[Collected data]
# # # # #

[config.mk]
export PLATFORM = sky130hd
export DESIGN_NAME = zircon_tlc549_serial_ctrl
export DESIGN_NICKNAME = d
export VERILOG_FILES = /design/src/rtl/tlc549_pkg.sv /design/src/rtl/zircon_sync2.sv /design/src/rtl/zircon_tlc549_serial_ctrl.sv
export SDC_FILE = /design/constraint.sdc
export NUM_CORES = 1
export LEC_CHECK = 0
export CORE_AREA = 2 2 60 62
export DETAILED_ROUTE_END_ITERATION = 8
export DIE_AREA = 0 0 62 64
export PLACE_DENSITY = 0.8
export SLEW_MARGIN = 20
export SYNTH_ARGS = -nofsm -noshare
export SYNTH_HDL_FRONTEND = slang
export SYNTH_SLANG_ARGS = --single-unit
export TNS_END_PERCENT = 1
[constraint.sdc]
create_clock -name csi_clk -period 4.65 [get_ports csi_clk]
set_input_delay 0.6975 -clock csi_clk [delete_from_list [all_inputs] [get_ports csi_clk]]
set_output_delay 0.6975 -clock csi_clk [all_outputs]
set_load 0.05 [all_outputs]
[src/rtl/tlc549_pkg.sv]
// Shared types and constants for the TLC549 serial front-end.
// Holds the FSM state encoding, ADC word width and default 50 MHz timing.
// Pure declarations; no logic, no latency, no flow control.
package tlc549_pkg;

    typedef enum logic [1:0] {
        ST_IDLE  = 2'd0,
        ST_SETUP = 2'd1,
        ST_SHIFT = 2'd2,
        ST_CONV  = 2'd3
    } state_e;

    localparam int ADC_BITS = 8;

    // Defaults for a 50 MHz csi_clk: 1 MHz I/O CLK, 2 us CS setup, 20 us conversion.
    localparam int DEF_IO_CLK_DIV   = 25;
    localparam int DEF_CS_SETUP_CYC = 100;
    localparam int DEF_CONV_CYC     = 1000;

    function automatic int max3(input int a, input int b, input int c);
        int m;
        m = (a > b) ? a : b;
        return (m > c) ? m : c;
    endfunction

endpackage

[src/rtl/zircon_sync2.sv]
// Two-flop synchronizer for a single asynchronous input bit.
// Latency: 2 clock cycles from input to output.
// No backpressure; samples every cycle.
module zircon_sync2 (
    input  logic clk_i,
    input  logic arst_n_i,
    input  logic d_i,
    output logic q_o
);

    logic meta_q;
    logic sync_q;

    // Two back-to-back flops resolve metastability before the bit is used.
    always_ff @(posedge clk_i or negedge arst_n_i) begin
        if (!arst_n_i) begin
            meta_q <= 1'b0;
            sync_q <= 1'b0;
        end else begin
            meta_q <= d_i;
            sync_q <= meta_q;
        end
    end

    assign q_o = sync_q;

endmodule

[src/rtl/zircon_tlc549_serial_ctrl.sv]
// TLC549 serial front-end: drives CS_n / I/O CLK, shifts result MSB-first, presents it in parallel.
// Latency: one frame = CS_SETUP_CYC + 16*IO_CLK_DIV + CONV_CYC cycles; result appears on CONV entry.
// No backpressure: data_valid is a one-cycle strobe and data_out holds until the next one.
module zircon_tlc549_serial_ctrl
    import tlc549_pkg::*;
#(
    parameter int IO_CLK_DIV   = DEF_IO_CLK_DIV,
    parameter int CS_SETUP_CYC = DEF_CS_SETUP_CYC,
    parameter int CONV_CYC     = DEF_CONV_CYC
) (
    input  logic                csi_clk,
    input  logic                rsi_reset_n,
    input  logic                conv_en,
    input  logic                ad_data,
    output logic                ad_cs_n,
    output logic                ad_io_clk,
    output logic [ADC_BITS-1:0] data_out,
    output logic                data_valid
);

    localparam int CW = $clog2(max3(CS_SETUP_CYC, IO_CLK_DIV, CONV_CYC)) + 1;
    localparam logic [CW-1:0] SETUP_LAST = CW'(CS_SETUP_CYC - 1);
    localparam logic [CW-1:0] HALF_LAST  = CW'(IO_CLK_DIV - 1);
    localparam logic [CW-1:0] CONV_LAST  = CW'(CONV_CYC - 1);

    state_e              state_q, state_d;
    logic [CW-1:0]       cnt_q, cnt_d;
    logic [2:0]          bit_q, bit_d;
    logic                high_q, high_d;     // in SHIFT: 1 = high half of the SCLK period
    logic [ADC_BITS-1:0] shift_q, shift_d;
    logic                primed_q, primed_d; // ADC now holds a result from a frame we clocked
    logic                cs_n_q, cs_n_d;
    logic                sclk_q, sclk_d;
    logic [ADC_BITS-1:0] data_q, data_d;
    logic                vld_q, vld_d;
    logic                ad_data_s;

    zircon_sync2 u_sync_data (
        .clk_i    (csi_clk),
        .arst_n_i (rsi_reset_n),
        .d_i      (ad_data),
        .q_o      (ad_data_s)
    );

    // State, counters and registered pin drivers.
    always_ff @(posedge csi_clk or negedge rsi_reset_n) begin
        if (!rsi_reset_n) begin
            state_q  <= ST_IDLE;
            cnt_q    <= '0;
            bit_q    <= '0;
            high_q   <= 1'b0;
            shift_q  <= '0;
            primed_q <= 1'b0;
            cs_n_q   <= 1'b1;
            sclk_q   <= 1'b0;
            data_q   <= '0;
            vld_q    <= 1'b0;
        end else begin
            state_q  <= state_d;
            cnt_q    <= cnt_d;
            bit_q    <= bit_d;
            high_q   <= high_d;
            shift_q  <= shift_d;
            primed_q <= primed_d;
            cs_n_q   <= cs_n_d;
            sclk_q   <= sclk_d;
            data_q   <= data_d;
            vld_q    <= vld_d;
        end
    end

    // Next-state: frame sequencing, SCLK half-period timing, shift and result handoff.
    always_comb begin
        state_d  = state_q;
        cnt_d    = cnt_q;
        bit_d    = bit_q;
        high_d   = high_q;
        shift_d  = shift_q;
        primed_d = primed_q;
        data_d   = data_q;
        vld_d    = 1'b0;

        case (state_q)
            ST_IDLE: begin
                cnt_d = '0;
                if (conv_en) begin
                    state_d = ST_SETUP;
                end
            end
            ST_SETUP: begin
                if (cnt_q == SETUP_LAST) begin
                    cnt_d   = '0;
                    bit_d   = '0;
                    high_d  = 1'b1;
                    state_d = ST_SHIFT;
                end else begin
                    cnt_d = cnt_q + 1'b1;
                end
            end
            ST_SHIFT: begin
                if (cnt_q == HALF_LAST) begin
                    cnt_d = '0;
                    if (high_q) begin
                        // Last cycle of the high half: the bit has been stable since the prior fall.
                        shift_d = {shift_q[ADC_BITS-2:0], ad_data_s};
                        high_d  = 1'b0;
                    end else begin
                        bit_d  = bit_q + 1'b1;
                        high_d = 1'b1;
                        if (bit_q == 3'd7) begin
                            high_d  = 1'b0;
                            state_d = ST_CONV;
                            // The first frame after reset/idle returns a stale result; drop it.
                            if (primed_q) begin
                                data_d = shift_q;
                                vld_d  = 1'b1;
                            end else begin
                                primed_d = 1'b1;
                            end
                        end
                    end
                end else begin
                    cnt_d = cnt_q + 1'b1;
                end
            end
            ST_CONV: begin
                if (cnt_q == CONV_LAST) begin
                    cnt_d = '0;
                    if (conv_en) begin
                        state_d = ST_SETUP;
                    end else begin
                        state_d  = ST_IDLE;
                        primed_d = 1'b0;
                    end
                end else begin
                    cnt_d = cnt_q + 1'b1;
                end
            end
            default: begin
                state_d = ST_IDLE;
            end
        endcase

        // Pins are decoded from the next state so the registered outputs line up with the state.
        cs_n_d = (state_d == ST_IDLE) || (state_d == ST_CONV);
        sclk_d = (state_d == ST_SHIFT) && high_d;
    end

    assign ad_cs_n    = cs_n_q;
    assign ad_io_clk  = sclk_q;
    assign data_out   = data_q;
    assign data_valid = vld_q;

endmodule

==> results.json, run 1 <==
{
  "synth-seq-cells": 39,
  "reg2reg_to": "data_out[5]$_DFFE_PN0P_",
  "worstPathArrival_ps": 2700,
  "core_sq_mm": 0.00328,
  "fp.dieArea_sq_mm": 0.00397,
  "grt_max_degree": 40,
  "peakVddDrop_mv": 0.215,
  "finalCriticalPeriod_ps": 2460,
  "p_per_area_mw_per_mm2": 264,
  "tightest_slew_ps": 826,
  "fin_nets": 196,
  "cts_resized": 0,
  "ctsHoldBuffers": 0,
  "crit_required_ps": 4890,
  "wl_microns": 3610,
  "synth_cell_type_count": 45,
  "rrSetupSlack_ps": 2190,
  "slew_headroom_pct": 44.9,
  "gp_congestion": 0.823,
  "synth_area_leader_cell": "dfrtp_1",
  "status": "finished, final reports clean",
  "num_rows": 21,
  "r2r_cells": 6,
  "clk_pin_slew_ps": 110,
  "drc_errors": 0,
  "clock_sinks": 39,
  "fin_setup_tns_ps": 0,
  "synth.top_cell.area_share_pct": 49.1,
  "finalHoldViolCount": 0,
  "syn_avg_cell_area_sq_um": 11.3,
  "final-max-slew-violation-count": 0,
  "setup_viol": 0,
  "vias": 1391,
  "yosys_warnings": 0,
  "startpoint": "state_q[0]$_DFF_PN0_",
  "fmax_mhz": 407,
  "io-pin-count": 15,
  "post_cts_buffers": 0,
  "dieHeight_microns": 64,
  "grt_pass1_vias": 1377,
  "end_kind": "flip-flop",
  "initial_utilization_pct": 59.0,
  "syn-num-nets": 184,
  "synthToLayoutAreaGrowth_pct": 12.1,
  "clk_path_buf_depth": 2,
  "r2r_start": "state_q[0]$_DFF_PN0_",
  "power.leakage_nw": 1.01,
  "async_flop_share_pct": 100,
  "placed_cell_area_sq_mm": 0.00209,
  "drtAntennaViolNets": 0,
  "drive_gt1_share_pct": 17.9,
  "synth_most_common_cell": "dfrtp_1",
  "antenna_found_initial": 0,
  "timing.final.crit_share_pct": 52.9,
  "chipWidth_microns": 62,
  "endpoint": "data_out[5]$_DFFE_PN0P_",
  "crit_fanout": 13,
  "hp-class": "reg -> reg",
  "nFillCells": 257,
  "port_buffers": 14,
  "cts_made_buffers": 5,
  "cts_root_buf": "clkbuf_4",
  "yosys-top-cells-area": "dfrtp_1 49%, mux2_2 9.9%, ha_1 5.8%, nor3_1 3.1%, xnor2_1 2.3%",
  "synth_flop_cell": "dfrtp_1",
  "grt.total_usage_pct": 21.5,
  "fin_skew_ps": 4.19,
  "drt_pass1_iterations": 5,
  "routed_via_density": 6.05,
  "htree_levels": 2,
  "grt_pass1_wl_microns": 6200,
  "ys_seq_area_share_pct": 50.5,
  "overflow": 0,
  "synth_area_sq_mm": 0.00194,
  "diodes": 0,
  "clk_latency_ps": 350,
  "ys_top_cells_by_count": "38 x dfrtp_1, 17 x mux2_2, 12 x nor3_1",
  "postLayoutCellArea_sq_mm": 0.00217,
  "maxCapViolCount": 0,
  "grt_setup_unrepaired": "false",
  "cp-start-kind": "flip-flop",
  "avgRoutedWirePerCell_microns": 15.7,
  "synth_edf_count": 0,
  "critPathKind": "reg -> reg",
  "cts_tree": "done",
  "hpwl_microns": 2650,
  "syn_inst": 171,
  "drt_iter0_markers": 31
}
critical path: stages, from the launching register on:
cell and delay [ps]:
dfrtp_1 450, inv_1 110, ha_1 460, nor4bb_1 380
nand4_1 210, or2_2 440, mux2_2 300
registers in the layout (all words and copies together) (netlist names):
name,cells
data_valid,1
state_q,2
cnt_q,11
bit_q,3
high_q,1
ad_cs_n,1
ad_io_clk,1
data_out,8
primed_q,1
u_sync_data.q_o,1
u_sync_data.meta_q,1
shift_q,8
metrics by stage:
step	instances	total power [mW]	hold WS [ps]	utilization, %	setup slack (ps)
2_1_floorplan	171	0.347	331	-	2410
3_3_place_gp	222	0.355	346	63.7	2280
3_5_place_dp	222	0.356	338	63.7	2210
4_1_cts	230	0.581	376	66.1	2200
5_1_grt	230	0.599	381	66.1	1970
6_report	230	0.573	372	66.1	2190
==> config.mk <==
export PLATFORM = sky130hd
export DESIGN_NAME = rv_instr_encoder
export DESIGN_NICKNAME = d
export VERILOG_FILES = /design/src/rtl/rv_isa_pkg.sv /design/src/rtl/rv_imm_pack.sv /design/src/rtl/rv_instr_encoder.sv
export SDC_FILE = /design/constraint.sdc
export NUM_CORES = 1
export LEC_CHECK = 0
export CELL_PAD_IN_SITES_DETAIL_PLACEMENT = 1
export CELL_PAD_IN_SITES_GLOBAL_PLACEMENT = 2
export CORE_ASPECT_RATIO = 1.5
export CORE_MARGIN = 2
export CORE_UTILIZATION = 33
export DETAILED_ROUTE_END_ITERATION = 16
export PLACE_DENSITY_LB_ADDON = 0.15
export SLEW_MARGIN = 25
export SYNTH_ARGS = -nofsm -noshare
export SYNTH_HDL_FRONTEND = slang
export SYNTH_SLANG_ARGS = --single-unit
==> constraint.sdc <==
create_clock -name clk -period 3.15 [get_ports clk]
set_input_delay 0.7875 -clock clk [delete_from_list [all_inputs] [get_ports clk]]
set_output_delay 0.7875 -clock clk [all_outputs]
set_load 0.005 [all_outputs]
==> src/rtl/rv_isa_pkg.sv <==
// RV32I encoding constants shared by the decode stage and the instruction encoder.
package rv_isa_pkg;

  localparam logic [6:0] OPC_R     = 7'b0110011;
  localparam logic [6:0] OPC_I     = 7'b0010011;
  localparam logic [6:0] OPC_LOAD  = 7'b0000011;
  localparam logic [6:0] OPC_STORE = 7'b0100011;
  localparam logic [6:0] OPC_BR    = 7'b1100011;
  localparam logic [6:0] OPC_JAL   = 7'b1101111;
  localparam logic [6:0] OPC_JALR  = 7'b1100111;
  localparam logic [6:0] OPC_LUI   = 7'b0110111;
  localparam logic [6:0] OPC_AUIPC = 7'b0010111;

  localparam logic [3:0] ALU_ADD  = 4'd0;
  localparam logic [3:0] ALU_SUB  = 4'd1;
  localparam logic [3:0] ALU_LUI  = 4'd2;
  localparam logic [3:0] ALU_AND  = 4'd3;
  localparam logic [3:0] ALU_XOR  = 4'd4;
  localparam logic [3:0] ALU_OR   = 4'd5;
  localparam logic [3:0] ALU_SLL  = 4'd6;
  localparam logic [3:0] ALU_SRL  = 4'd7;
  localparam logic [3:0] ALU_SRA  = 4'd8;
  localparam logic [3:0] ALU_SLT  = 4'd9;
  localparam logic [3:0] ALU_SLTU = 4'd10;

  typedef enum logic [3:0] {
    ET_R     = 4'd0,
    ET_I     = 4'd1,
    ET_LW    = 4'd2,
    ET_SW    = 4'd3,
    ET_SB    = 4'd4,
    ET_JAL   = 4'd5,
    ET_JALR  = 4'd6,
    ET_LUI   = 4'd7,
    ET_AUIPC = 4'd8
  } enc_type_e;

  localparam logic [2:0] F3_ADD_SUB = 3'b000;
  localparam logic [2:0] F3_SLL     = 3'b001;
  localparam logic [2:0] F3_SLT     = 3'b010;
  localparam logic [2:0] F3_SLTU    = 3'b011;
  localparam logic [2:0] F3_XOR     = 3'b100;
  localparam logic [2:0] F3_SR      = 3'b101;
  localparam logic [2:0] F3_OR      = 3'b110;
  localparam logic [2:0] F3_AND     = 3'b111;
  localparam logic [2:0] F3_MEM_W   = 3'b010;
  localparam logic [2:0] F3_JALR    = 3'b000;

  localparam logic [6:0] F7_ZERO = 7'b0000000;
  localparam logic [6:0] F7_ALT  = 7'b0100000;

  function automatic logic [2:0] alu_funct3(input logic [3:0] alu);
    case (alu)
      ALU_ADD, ALU_SUB: return F3_ADD_SUB;
      ALU_SLL:          return F3_SLL;
      ALU_SLT:          return F3_SLT;
      ALU_SLTU:         return F3_SLTU;
      ALU_XOR:          return F3_XOR;
      ALU_SRL, ALU_SRA: return F3_SR;
      ALU_OR:           return F3_OR;
      ALU_AND:          return F3_AND;
      default:          return 3'b000;
    endcase
  endfunction

  function automatic logic is_shift(input logic [3:0] alu);
    return (alu == ALU_SLL) || (alu == ALU_SRL) || (alu == ALU_SRA);
  endfunction

endpackage
--- src/rtl/call_announcer.sv ---
// Small FIFO for call events; a write is taken when full if a read happens on the same edge.
// Latency: written entry visible at head one edge after the write.
// Backpressure: wrRdy drops only when full and no read is under way.
module call_fifo #(
    parameter int DEPTH = 4,
    parameter int WIDTH = 9
) (
    input  logic                       clk,
    input  logic                       rst,
    input  logic                       wrVld,
    input  logic [WIDTH-1:0]           wrDat,
    output logic                       wrRdy,
    input  logic                       rdEn,
    output logic [WIDTH-1:0]           rdDat,
    output logic                       rdVld,
    output logic [$clog2(DEPTH+1)-1:0] count
);
    localparam int PTR_W = $clog2(DEPTH);
    localparam int CNT_W = $clog2(DEPTH + 1);

    logic [WIDTH-1:0] mem [DEPTH];
    logic [PTR_W-1:0] wrPtr, rdPtr;
    logic             doWr, doRd;

    assign rdVld = (count != '0);
    assign doRd  = rdEn && rdVld;
    assign wrRdy = (count < CNT_W'(DEPTH)) || doRd;
    assign doWr  = wrVld && wrRdy;
    assign rdDat = mem[rdPtr];

    always_ff @(posedge clk) begin
        if (doWr) begin
            mem[wrPtr] <= wrDat;
        end
    end

    // Pointers wrap naturally because DEPTH is a power of two.
    always_ff @(posedge clk) begin
        if (!rst) begin
            wrPtr <= '0;
            rdPtr <= '0;
            count <= '0;
        end else begin
            if (doWr) wrPtr <= wrPtr + 1'b1;
            if (doRd) rdPtr <= rdPtr + 1'b1;
            case ({doWr, doRd})
                2'b10:   count <= count + 1'b1;
                2'b01:   count <= count - 1'b1;
                default: count <= count;
            endcase
        end
    end
endmodule
[config.mk]
export PLATFORM = sky130hd
export DESIGN_NAME = axis_rx_dst_filter
export DESIGN_NICKNAME = d
export VERILOG_FILES = /design/src/rtl/axis_rx_dst_filter.sv
export SDC_FILE = /design/constraint.sdc
export NUM_CORES = 1
export LEC_CHECK = 0
export ABC_AREA = 1
export BUFFER_PORTS_ARGS = -buffer_cell sky130_fd_sc_hd__buf_2
export CORE_AREA = 10 10 174 176
export DETAILED_ROUTE_END_ITERATION = 8
export DIE_AREA = 0 0 184 186
export GPL_ROUTABILITY_DRIVEN = 0
export GPL_TIMING_DRIVEN = 0
export PLACE_DENSITY = 0.76
export SLEW_MARGIN = 20
export SYNTH_ARGS = -nofsm -noshare
export SYNTH_HDL_FRONTEND = slang
export SYNTH_SLANG_ARGS = --single-unit
[constraint.sdc]
create_clock -name clk -period 8.94 [get_ports clk]
set_clock_uncertainty 0.05 [all_clocks]
set_input_delay 0.447 -clock clk [delete_from_list [all_inputs] [get_ports clk]]
set_output_delay 0.447 -clock clk [all_outputs]
set_load 0.05 [all_outputs]
===== config.mk =====
export PLATFORM = sky130hd
export DESIGN_NAME = scan_tx_formatter
export DESIGN_NICKNAME = d
export VERILOG_FILES = /design/src/rtl/scan_tx_formatter_pkg.sv /design/src/rtl/baud_tick_gen.sv /design/src/rtl/scan_tx_formatter.sv
export SDC_FILE = /design/constraint.sdc
export NUM_CORES = 1
export LEC_CHECK = 0
export BUFFER_PORTS_ARGS = -buffer_cell sky130_fd_sc_hd__buf_2
export CAP_MARGIN = 10
export CORE_MARGIN = 3
export CORE_UTILIZATION = 55
export DETAILED_ROUTE_END_ITERATION = 16
export PLACE_DENSITY = 0.78
export SLEW_MARGIN = 20
export SYNTH_ARGS = -nofsm -noshare
export SYNTH_HDL_FRONTEND = slang
export SYNTH_SLANG_ARGS = --single-unit

===== constraint.sdc =====
create_clock -name clk -period 6.8 [get_ports clk]
set_input_delay 1.36 -clock clk [delete_from_list [all_inputs] [get_ports clk]]
set_output_delay 1.36 -clock clk [all_outputs]
set_load 0.02 [all_outputs]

# # # # #

#### Work order:
Reproduce the entries exactly, starting at their first line and stopping after the line with "package tlc549_pkg;".

#### Reply to the task:
[config.mk]
export PLATFORM = sky130hd
export DESIGN_NAME = zircon_tlc549_serial_ctrl
export DESIGN_NICKNAME = d
export VERILOG_FILES = /design/src/rtl/tlc549_pkg.sv /design/src/rtl/zircon_sync2.sv /design/src/rtl/zircon_tlc549_serial_ctrl.sv
export SDC_FILE = /design/constraint.sdc
export NUM_CORES = 1
export LEC_CHECK = 0
export CORE_AREA = 2 2 60 62
export DETAILED_ROUTE_END_ITERATION = 8
export DIE_AREA = 0 0 62 64
export PLACE_DENSITY = 0.8
export SLEW_MARGIN = 20
export SYNTH_ARGS = -nofsm -noshare
export SYNTH_HDL_FRONTEND = slang
export SYNTH_SLANG_ARGS = --single-unit
export TNS_END_PERCENT = 1
[constraint.sdc]
create_clock -name csi_clk -period 4.65 [get_ports csi_clk]
set_input_delay 0.6975 -clock csi_clk [delete_from_list [all_inputs] [get_ports csi_clk]]
set_output_delay 0.6975 -clock csi_clk [all_outputs]
set_load 0.05 [all_outputs]
[src/rtl/tlc549_pkg.sv]
// Shared types and constants for the TLC549 serial front-end.
// Holds the FSM state encoding, ADC word width and default 50 MHz timing.
// Pure declarations; no logic, no latency, no flow control.
package tlc549_pkg;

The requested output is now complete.